**WHAT THE TASK ASKS**
In the records below, find the line with "assign rt = instruction[20:16];" and the line with "mem_to_reg = 1'b0;"; return exactly those lines and every line between them.
[PROVIDED DATA — start]
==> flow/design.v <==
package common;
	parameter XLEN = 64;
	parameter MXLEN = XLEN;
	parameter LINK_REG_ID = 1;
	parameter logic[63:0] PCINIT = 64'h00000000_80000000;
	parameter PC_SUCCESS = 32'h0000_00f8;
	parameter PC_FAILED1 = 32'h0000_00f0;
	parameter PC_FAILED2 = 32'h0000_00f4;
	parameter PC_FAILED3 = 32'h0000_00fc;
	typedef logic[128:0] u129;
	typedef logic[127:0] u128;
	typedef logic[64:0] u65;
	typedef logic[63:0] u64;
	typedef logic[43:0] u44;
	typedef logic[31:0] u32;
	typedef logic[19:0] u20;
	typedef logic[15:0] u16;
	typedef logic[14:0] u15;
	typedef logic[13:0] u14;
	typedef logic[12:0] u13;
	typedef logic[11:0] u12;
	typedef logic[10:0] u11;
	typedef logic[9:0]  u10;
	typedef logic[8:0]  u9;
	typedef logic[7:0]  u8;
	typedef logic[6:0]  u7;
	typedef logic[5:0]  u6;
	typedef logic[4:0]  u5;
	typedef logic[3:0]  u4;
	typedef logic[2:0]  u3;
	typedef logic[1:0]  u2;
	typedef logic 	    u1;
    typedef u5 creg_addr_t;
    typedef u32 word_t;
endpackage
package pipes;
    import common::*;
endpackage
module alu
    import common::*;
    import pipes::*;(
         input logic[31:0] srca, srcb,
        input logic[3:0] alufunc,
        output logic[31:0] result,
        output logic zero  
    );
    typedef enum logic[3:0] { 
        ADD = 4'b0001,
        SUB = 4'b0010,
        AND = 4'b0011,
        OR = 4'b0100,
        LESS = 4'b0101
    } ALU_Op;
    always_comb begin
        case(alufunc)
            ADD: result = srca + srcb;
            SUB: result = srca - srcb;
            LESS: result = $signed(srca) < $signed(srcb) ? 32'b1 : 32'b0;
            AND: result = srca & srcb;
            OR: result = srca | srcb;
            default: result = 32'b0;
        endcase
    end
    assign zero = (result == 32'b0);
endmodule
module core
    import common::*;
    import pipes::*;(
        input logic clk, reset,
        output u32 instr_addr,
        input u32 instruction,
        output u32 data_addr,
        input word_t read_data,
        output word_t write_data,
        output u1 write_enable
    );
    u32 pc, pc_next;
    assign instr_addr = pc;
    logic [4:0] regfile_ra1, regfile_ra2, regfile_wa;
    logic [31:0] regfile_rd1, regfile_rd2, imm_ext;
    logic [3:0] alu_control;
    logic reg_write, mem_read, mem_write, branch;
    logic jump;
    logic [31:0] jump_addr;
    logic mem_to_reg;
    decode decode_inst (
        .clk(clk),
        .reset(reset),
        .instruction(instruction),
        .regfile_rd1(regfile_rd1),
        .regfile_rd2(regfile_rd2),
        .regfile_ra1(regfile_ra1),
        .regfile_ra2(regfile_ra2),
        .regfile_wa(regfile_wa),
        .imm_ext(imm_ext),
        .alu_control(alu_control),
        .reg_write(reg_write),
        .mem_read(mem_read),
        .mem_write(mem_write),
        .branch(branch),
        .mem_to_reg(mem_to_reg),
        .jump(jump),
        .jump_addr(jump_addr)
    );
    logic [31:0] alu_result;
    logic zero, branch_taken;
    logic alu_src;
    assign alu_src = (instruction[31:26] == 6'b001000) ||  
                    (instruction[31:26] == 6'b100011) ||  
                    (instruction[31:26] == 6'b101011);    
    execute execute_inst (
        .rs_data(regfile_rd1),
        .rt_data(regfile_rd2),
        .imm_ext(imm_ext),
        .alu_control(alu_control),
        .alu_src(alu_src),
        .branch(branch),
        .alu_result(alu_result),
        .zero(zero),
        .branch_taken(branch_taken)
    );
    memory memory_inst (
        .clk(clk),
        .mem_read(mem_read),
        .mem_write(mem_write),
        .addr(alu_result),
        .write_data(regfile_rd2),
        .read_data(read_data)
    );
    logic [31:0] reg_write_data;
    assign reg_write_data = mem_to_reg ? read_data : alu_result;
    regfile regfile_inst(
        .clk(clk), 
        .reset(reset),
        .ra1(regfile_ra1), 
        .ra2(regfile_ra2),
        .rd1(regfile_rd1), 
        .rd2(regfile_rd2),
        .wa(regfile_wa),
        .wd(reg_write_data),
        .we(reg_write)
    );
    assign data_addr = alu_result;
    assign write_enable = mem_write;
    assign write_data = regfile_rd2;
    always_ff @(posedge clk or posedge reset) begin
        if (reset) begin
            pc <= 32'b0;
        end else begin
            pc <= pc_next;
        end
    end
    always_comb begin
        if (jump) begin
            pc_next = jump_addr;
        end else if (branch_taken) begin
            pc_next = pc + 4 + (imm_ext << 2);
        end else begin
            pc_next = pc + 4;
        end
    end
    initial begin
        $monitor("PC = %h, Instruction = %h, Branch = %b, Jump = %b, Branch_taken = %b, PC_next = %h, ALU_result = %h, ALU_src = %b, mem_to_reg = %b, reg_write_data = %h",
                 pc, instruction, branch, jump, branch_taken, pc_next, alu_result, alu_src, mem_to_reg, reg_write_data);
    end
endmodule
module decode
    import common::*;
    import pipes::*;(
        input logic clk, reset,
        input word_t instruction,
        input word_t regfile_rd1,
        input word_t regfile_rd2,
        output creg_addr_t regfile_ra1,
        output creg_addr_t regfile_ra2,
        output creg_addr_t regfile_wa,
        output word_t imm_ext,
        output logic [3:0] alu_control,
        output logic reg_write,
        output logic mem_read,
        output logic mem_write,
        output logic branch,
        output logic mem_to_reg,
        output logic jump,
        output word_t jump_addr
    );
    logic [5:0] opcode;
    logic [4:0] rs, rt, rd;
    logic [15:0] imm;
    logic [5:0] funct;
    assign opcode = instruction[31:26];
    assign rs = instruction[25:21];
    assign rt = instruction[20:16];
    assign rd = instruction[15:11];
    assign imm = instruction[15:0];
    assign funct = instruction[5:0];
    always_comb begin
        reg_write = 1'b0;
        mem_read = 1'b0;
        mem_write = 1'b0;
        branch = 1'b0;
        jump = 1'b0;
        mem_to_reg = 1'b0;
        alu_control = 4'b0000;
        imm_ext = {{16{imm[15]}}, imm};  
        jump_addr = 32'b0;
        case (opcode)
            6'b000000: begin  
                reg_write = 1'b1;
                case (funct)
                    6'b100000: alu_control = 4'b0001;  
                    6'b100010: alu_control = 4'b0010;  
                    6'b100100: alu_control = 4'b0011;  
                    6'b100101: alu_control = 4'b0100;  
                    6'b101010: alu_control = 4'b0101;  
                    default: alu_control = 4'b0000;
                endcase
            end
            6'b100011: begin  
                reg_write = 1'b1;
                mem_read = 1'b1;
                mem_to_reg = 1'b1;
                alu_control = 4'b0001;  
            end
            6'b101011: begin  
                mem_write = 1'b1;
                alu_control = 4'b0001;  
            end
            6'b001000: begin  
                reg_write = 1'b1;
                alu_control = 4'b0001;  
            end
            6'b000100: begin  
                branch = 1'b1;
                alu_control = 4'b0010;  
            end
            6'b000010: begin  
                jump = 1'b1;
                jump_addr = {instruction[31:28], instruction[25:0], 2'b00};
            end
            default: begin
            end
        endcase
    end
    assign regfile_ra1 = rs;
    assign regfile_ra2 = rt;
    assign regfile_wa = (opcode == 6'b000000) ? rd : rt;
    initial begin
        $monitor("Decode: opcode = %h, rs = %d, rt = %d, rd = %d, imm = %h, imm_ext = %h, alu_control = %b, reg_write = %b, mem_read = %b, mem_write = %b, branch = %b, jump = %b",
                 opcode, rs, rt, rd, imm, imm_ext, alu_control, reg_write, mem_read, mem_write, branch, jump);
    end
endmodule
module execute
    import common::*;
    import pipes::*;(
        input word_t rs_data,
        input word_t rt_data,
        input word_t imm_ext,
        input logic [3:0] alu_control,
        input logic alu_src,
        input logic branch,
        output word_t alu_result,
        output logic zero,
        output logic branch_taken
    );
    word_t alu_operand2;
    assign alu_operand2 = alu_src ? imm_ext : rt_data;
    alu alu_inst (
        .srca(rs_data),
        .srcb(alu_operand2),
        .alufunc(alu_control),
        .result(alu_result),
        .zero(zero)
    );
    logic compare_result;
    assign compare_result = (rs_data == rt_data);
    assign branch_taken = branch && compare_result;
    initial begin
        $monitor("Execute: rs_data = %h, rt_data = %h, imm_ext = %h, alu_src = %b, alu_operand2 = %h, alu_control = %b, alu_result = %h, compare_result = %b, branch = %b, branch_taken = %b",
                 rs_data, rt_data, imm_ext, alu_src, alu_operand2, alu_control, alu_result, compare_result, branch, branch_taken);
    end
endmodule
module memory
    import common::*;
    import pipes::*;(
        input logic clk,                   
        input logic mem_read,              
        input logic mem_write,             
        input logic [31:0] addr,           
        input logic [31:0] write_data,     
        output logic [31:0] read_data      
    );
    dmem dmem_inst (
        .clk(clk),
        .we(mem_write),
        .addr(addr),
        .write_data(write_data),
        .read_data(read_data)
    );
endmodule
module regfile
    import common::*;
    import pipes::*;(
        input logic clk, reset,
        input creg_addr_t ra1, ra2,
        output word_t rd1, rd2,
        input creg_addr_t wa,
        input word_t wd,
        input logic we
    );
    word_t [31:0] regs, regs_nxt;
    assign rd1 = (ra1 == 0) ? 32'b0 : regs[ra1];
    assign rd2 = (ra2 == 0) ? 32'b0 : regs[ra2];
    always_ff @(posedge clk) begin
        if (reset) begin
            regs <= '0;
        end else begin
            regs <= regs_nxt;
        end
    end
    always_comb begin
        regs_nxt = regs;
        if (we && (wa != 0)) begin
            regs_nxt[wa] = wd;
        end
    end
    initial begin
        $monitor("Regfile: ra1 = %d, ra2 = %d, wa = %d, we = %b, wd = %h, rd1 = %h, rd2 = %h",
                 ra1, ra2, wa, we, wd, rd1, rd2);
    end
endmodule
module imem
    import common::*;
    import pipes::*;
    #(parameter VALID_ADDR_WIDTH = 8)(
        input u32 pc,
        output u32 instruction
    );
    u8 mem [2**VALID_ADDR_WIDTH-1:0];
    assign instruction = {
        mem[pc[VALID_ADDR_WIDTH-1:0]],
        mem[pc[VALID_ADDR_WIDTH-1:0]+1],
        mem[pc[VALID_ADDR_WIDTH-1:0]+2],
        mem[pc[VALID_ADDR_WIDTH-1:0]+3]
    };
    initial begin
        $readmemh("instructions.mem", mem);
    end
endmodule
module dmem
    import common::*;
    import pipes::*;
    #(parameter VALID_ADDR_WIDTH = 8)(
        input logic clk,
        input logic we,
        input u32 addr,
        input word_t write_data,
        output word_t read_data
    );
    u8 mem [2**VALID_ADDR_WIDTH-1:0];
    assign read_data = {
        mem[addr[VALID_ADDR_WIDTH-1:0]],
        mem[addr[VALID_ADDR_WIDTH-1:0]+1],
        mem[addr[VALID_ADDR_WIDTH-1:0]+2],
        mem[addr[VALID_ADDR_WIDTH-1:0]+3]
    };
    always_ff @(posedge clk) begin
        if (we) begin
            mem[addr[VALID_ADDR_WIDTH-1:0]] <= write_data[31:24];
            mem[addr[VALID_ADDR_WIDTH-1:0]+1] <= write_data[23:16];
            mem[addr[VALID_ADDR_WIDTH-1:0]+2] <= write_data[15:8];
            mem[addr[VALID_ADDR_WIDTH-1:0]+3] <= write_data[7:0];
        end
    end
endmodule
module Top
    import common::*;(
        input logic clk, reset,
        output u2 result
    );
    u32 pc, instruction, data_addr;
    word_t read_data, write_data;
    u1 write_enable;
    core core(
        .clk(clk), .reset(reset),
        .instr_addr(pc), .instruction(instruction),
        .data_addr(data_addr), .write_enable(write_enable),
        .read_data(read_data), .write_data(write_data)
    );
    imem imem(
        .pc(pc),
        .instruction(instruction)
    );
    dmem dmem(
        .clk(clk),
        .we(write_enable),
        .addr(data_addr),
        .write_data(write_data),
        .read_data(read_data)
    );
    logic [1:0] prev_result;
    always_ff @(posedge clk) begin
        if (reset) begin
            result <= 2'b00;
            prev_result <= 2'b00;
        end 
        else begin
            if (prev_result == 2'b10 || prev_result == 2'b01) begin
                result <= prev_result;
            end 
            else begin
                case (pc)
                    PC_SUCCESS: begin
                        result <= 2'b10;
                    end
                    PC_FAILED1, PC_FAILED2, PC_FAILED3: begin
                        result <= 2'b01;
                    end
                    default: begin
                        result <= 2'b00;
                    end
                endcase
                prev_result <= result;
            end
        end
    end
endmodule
[PROVIDED DATA — finish]
**ANSWER TO THIS TASK**
    assign rt = instruction[20:16];
    assign rd = instruction[15:11];
    assign imm = instruction[15:0];
    assign funct = instruction[5:0];
    always_comb begin
        reg_write = 1'b0;
        mem_read = 1'b0;
        mem_write = 1'b0;
        branch = 1'b0;
        jump = 1'b0;
        mem_to_reg = 1'b0;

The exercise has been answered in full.